-------- Given data --------

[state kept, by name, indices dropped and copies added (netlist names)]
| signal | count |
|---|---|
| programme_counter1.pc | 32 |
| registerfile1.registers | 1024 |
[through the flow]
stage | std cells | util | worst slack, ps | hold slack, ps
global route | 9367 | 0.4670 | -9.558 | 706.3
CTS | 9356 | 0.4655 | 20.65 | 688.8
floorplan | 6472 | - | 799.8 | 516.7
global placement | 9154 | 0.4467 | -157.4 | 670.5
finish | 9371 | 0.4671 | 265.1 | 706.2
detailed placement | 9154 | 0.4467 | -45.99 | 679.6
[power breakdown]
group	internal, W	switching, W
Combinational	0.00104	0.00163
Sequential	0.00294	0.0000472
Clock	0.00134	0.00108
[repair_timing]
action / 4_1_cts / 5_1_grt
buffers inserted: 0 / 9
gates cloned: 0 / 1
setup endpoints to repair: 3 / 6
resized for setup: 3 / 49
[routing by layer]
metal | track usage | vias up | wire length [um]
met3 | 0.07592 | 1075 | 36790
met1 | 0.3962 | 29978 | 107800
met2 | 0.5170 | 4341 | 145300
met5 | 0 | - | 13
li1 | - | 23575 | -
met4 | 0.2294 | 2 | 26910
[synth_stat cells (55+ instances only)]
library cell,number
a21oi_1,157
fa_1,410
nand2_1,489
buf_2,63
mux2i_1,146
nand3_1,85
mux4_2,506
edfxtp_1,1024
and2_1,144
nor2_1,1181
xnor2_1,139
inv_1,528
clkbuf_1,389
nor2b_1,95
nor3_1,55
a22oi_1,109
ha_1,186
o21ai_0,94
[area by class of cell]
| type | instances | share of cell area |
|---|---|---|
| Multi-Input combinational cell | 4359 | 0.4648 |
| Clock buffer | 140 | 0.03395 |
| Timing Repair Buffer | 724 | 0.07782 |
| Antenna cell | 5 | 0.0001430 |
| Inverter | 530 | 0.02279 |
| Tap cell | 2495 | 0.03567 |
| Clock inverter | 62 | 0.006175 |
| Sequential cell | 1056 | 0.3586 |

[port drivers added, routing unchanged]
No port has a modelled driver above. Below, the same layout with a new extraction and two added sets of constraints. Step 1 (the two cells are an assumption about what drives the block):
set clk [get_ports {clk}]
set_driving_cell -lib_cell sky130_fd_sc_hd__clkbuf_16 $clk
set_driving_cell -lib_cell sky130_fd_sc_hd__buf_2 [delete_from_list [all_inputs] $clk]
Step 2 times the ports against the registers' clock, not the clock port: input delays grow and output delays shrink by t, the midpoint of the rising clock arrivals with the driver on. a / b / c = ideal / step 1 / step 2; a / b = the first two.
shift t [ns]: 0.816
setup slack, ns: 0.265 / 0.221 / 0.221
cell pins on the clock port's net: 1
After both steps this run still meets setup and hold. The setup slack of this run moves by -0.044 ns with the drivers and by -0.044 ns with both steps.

--------
-------- Given data --------

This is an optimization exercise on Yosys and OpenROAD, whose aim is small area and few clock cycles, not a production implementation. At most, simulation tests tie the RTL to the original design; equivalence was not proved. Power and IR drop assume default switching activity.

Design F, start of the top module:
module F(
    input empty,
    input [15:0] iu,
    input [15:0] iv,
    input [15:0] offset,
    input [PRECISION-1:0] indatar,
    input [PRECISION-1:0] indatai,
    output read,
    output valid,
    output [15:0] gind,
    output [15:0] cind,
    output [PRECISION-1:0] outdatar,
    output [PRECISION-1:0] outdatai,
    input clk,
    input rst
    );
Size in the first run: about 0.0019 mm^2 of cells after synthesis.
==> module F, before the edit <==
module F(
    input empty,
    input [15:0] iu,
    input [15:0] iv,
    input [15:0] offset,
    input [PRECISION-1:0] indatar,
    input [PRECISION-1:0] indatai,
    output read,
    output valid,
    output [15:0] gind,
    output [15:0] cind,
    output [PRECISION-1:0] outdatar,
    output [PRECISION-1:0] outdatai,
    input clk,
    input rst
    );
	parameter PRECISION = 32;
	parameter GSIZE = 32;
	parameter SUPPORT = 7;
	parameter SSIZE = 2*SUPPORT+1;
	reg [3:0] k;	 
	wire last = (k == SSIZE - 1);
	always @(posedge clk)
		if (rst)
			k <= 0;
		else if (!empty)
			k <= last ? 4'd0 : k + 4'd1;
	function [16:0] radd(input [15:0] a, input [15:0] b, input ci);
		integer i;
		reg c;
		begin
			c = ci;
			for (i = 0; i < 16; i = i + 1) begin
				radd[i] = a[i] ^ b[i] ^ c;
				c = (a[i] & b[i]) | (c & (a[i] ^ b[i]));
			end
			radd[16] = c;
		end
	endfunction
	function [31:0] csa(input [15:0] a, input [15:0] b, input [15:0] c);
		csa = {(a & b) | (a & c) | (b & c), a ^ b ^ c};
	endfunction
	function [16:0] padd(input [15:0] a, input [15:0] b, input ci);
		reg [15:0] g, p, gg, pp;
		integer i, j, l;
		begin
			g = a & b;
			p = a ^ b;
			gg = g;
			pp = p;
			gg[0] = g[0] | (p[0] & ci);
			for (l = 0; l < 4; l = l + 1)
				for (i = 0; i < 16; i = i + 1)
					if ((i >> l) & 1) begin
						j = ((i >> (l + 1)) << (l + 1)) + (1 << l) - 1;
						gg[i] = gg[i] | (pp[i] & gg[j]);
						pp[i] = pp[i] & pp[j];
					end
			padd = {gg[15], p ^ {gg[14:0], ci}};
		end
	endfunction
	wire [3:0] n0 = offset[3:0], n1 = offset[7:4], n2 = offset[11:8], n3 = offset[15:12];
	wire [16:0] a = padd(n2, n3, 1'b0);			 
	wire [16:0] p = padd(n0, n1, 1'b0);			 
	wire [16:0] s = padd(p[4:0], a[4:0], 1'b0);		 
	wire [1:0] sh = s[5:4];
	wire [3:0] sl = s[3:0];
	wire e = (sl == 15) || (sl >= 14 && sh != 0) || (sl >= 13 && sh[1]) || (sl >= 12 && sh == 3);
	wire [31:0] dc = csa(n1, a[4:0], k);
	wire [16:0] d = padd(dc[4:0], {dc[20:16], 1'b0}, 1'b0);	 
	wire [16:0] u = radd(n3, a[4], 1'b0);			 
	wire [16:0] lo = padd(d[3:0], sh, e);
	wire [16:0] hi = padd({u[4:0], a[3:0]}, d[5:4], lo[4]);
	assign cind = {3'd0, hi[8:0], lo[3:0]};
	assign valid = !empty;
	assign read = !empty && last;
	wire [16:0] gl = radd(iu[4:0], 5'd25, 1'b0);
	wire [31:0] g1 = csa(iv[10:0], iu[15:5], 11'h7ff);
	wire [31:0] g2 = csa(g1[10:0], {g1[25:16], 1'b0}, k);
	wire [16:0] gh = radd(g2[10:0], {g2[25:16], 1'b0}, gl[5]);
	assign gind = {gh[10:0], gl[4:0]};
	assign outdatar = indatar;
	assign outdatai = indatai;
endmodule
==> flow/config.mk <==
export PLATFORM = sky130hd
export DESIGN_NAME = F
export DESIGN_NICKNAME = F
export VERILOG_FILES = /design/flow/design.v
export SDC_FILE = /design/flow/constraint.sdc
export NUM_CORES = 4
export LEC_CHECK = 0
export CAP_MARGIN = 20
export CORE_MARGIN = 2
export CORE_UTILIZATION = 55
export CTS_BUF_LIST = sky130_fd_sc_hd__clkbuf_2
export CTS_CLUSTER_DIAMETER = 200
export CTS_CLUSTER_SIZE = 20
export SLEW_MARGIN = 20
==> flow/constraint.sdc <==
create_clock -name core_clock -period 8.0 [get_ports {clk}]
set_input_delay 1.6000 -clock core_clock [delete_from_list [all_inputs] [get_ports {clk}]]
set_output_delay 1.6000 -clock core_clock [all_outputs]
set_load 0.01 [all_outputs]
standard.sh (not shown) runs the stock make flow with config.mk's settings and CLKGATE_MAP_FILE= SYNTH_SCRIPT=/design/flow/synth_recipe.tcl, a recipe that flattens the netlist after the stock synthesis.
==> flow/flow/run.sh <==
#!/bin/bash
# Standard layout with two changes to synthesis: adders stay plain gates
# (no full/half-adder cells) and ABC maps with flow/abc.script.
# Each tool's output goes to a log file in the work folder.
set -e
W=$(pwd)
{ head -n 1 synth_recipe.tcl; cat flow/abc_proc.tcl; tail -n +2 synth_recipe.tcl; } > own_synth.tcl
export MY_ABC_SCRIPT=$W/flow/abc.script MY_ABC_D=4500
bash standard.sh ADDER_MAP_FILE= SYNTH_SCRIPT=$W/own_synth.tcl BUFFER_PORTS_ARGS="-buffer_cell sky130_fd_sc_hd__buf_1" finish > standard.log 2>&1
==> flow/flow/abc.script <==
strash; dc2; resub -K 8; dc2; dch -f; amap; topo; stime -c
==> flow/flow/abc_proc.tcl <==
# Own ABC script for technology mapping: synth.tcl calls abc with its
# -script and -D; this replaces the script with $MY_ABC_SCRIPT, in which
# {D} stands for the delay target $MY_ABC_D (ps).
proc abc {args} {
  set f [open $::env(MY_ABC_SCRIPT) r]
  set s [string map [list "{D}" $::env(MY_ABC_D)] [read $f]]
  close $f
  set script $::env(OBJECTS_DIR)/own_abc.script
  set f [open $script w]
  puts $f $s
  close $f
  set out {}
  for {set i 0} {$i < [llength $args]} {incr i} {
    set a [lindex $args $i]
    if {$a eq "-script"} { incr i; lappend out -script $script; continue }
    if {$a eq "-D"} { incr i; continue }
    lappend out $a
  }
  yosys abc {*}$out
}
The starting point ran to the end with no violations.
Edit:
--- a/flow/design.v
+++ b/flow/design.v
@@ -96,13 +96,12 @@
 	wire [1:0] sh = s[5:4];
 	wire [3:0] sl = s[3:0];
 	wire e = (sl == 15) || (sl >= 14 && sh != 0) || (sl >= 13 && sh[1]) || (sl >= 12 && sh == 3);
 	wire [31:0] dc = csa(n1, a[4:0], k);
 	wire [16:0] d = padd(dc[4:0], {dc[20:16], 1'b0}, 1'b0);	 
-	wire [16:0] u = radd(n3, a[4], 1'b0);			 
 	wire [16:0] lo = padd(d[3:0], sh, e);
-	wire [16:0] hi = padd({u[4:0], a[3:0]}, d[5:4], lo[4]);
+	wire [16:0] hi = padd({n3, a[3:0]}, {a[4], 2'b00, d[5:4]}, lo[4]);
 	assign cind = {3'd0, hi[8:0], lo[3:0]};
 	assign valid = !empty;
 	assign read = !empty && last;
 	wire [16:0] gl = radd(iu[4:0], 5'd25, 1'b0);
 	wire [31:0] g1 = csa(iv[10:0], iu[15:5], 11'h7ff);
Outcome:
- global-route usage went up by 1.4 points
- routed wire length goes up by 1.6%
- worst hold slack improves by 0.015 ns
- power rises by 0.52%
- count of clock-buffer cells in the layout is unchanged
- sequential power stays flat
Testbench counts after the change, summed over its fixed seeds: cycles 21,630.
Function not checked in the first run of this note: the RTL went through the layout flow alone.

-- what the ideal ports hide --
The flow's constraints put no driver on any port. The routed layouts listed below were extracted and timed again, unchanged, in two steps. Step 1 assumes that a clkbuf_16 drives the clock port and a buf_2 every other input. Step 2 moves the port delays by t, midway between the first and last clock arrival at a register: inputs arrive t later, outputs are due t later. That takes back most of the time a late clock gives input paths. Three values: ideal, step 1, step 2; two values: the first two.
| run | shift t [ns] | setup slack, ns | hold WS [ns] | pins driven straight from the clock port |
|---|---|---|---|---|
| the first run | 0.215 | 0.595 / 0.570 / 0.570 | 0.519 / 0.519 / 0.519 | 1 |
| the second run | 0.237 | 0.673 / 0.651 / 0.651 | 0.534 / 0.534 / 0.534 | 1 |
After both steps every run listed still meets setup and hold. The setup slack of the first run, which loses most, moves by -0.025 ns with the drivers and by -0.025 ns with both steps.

--------

:: Work order ::
Could you repeat exactly the lines above from the line with "[state kept, by" up to and including the line with "Step 2 times", and only those?

:: Exercise response ::
[state kept, by name, indices dropped and copies added (netlist names)]
| signal | count |
|---|---|
| programme_counter1.pc | 32 |
| registerfile1.registers | 1024 |
[through the flow]
stage | std cells | util | worst slack, ps | hold slack, ps
global route | 9367 | 0.4670 | -9.558 | 706.3
CTS | 9356 | 0.4655 | 20.65 | 688.8
floorplan | 6472 | - | 799.8 | 516.7
global placement | 9154 | 0.4467 | -157.4 | 670.5
finish | 9371 | 0.4671 | 265.1 | 706.2
detailed placement | 9154 | 0.4467 | -45.99 | 679.6
[power breakdown]
group	internal, W	switching, W
Combinational	0.00104	0.00163
Sequential	0.00294	0.0000472
Clock	0.00134	0.00108
[repair_timing]
action / 4_1_cts / 5_1_grt
buffers inserted: 0 / 9
gates cloned: 0 / 1
setup endpoints to repair: 3 / 6
resized for setup: 3 / 49
[routing by layer]
metal | track usage | vias up | wire length [um]
met3 | 0.07592 | 1075 | 36790
met1 | 0.3962 | 29978 | 107800
met2 | 0.5170 | 4341 | 145300
met5 | 0 | - | 13
li1 | - | 23575 | -
met4 | 0.2294 | 2 | 26910
[synth_stat cells (55+ instances only)]
library cell,number
a21oi_1,157
fa_1,410
nand2_1,489
buf_2,63
mux2i_1,146
nand3_1,85
mux4_2,506
edfxtp_1,1024
and2_1,144
nor2_1,1181
xnor2_1,139
inv_1,528
clkbuf_1,389
nor2b_1,95
nor3_1,55
a22oi_1,109
ha_1,186
o21ai_0,94
[area by class of cell]
| type | instances | share of cell area |
|---|---|---|
| Multi-Input combinational cell | 4359 | 0.4648 |
| Clock buffer | 140 | 0.03395 |
| Timing Repair Buffer | 724 | 0.07782 |
| Antenna cell | 5 | 0.0001430 |
| Inverter | 530 | 0.02279 |
| Tap cell | 2495 | 0.03567 |
| Clock inverter | 62 | 0.006175 |
| Sequential cell | 1056 | 0.3586 |

[port drivers added, routing unchanged]
No port has a modelled driver above. Below, the same layout with a new extraction and two added sets of constraints. Step 1 (the two cells are an assumption about what drives the block):
set clk [get_ports {clk}]
set_driving_cell -lib_cell sky130_fd_sc_hd__clkbuf_16 $clk
set_driving_cell -lib_cell sky130_fd_sc_hd__buf_2 [delete_from_list [all_inputs] $clk]
Step 2 times the ports against the registers' clock, not the clock port: input delays grow and output delays shrink by t, the midpoint of the rising clock arrivals with the driver on. a / b / c = ideal / step 1 / step 2; a / b = the first two.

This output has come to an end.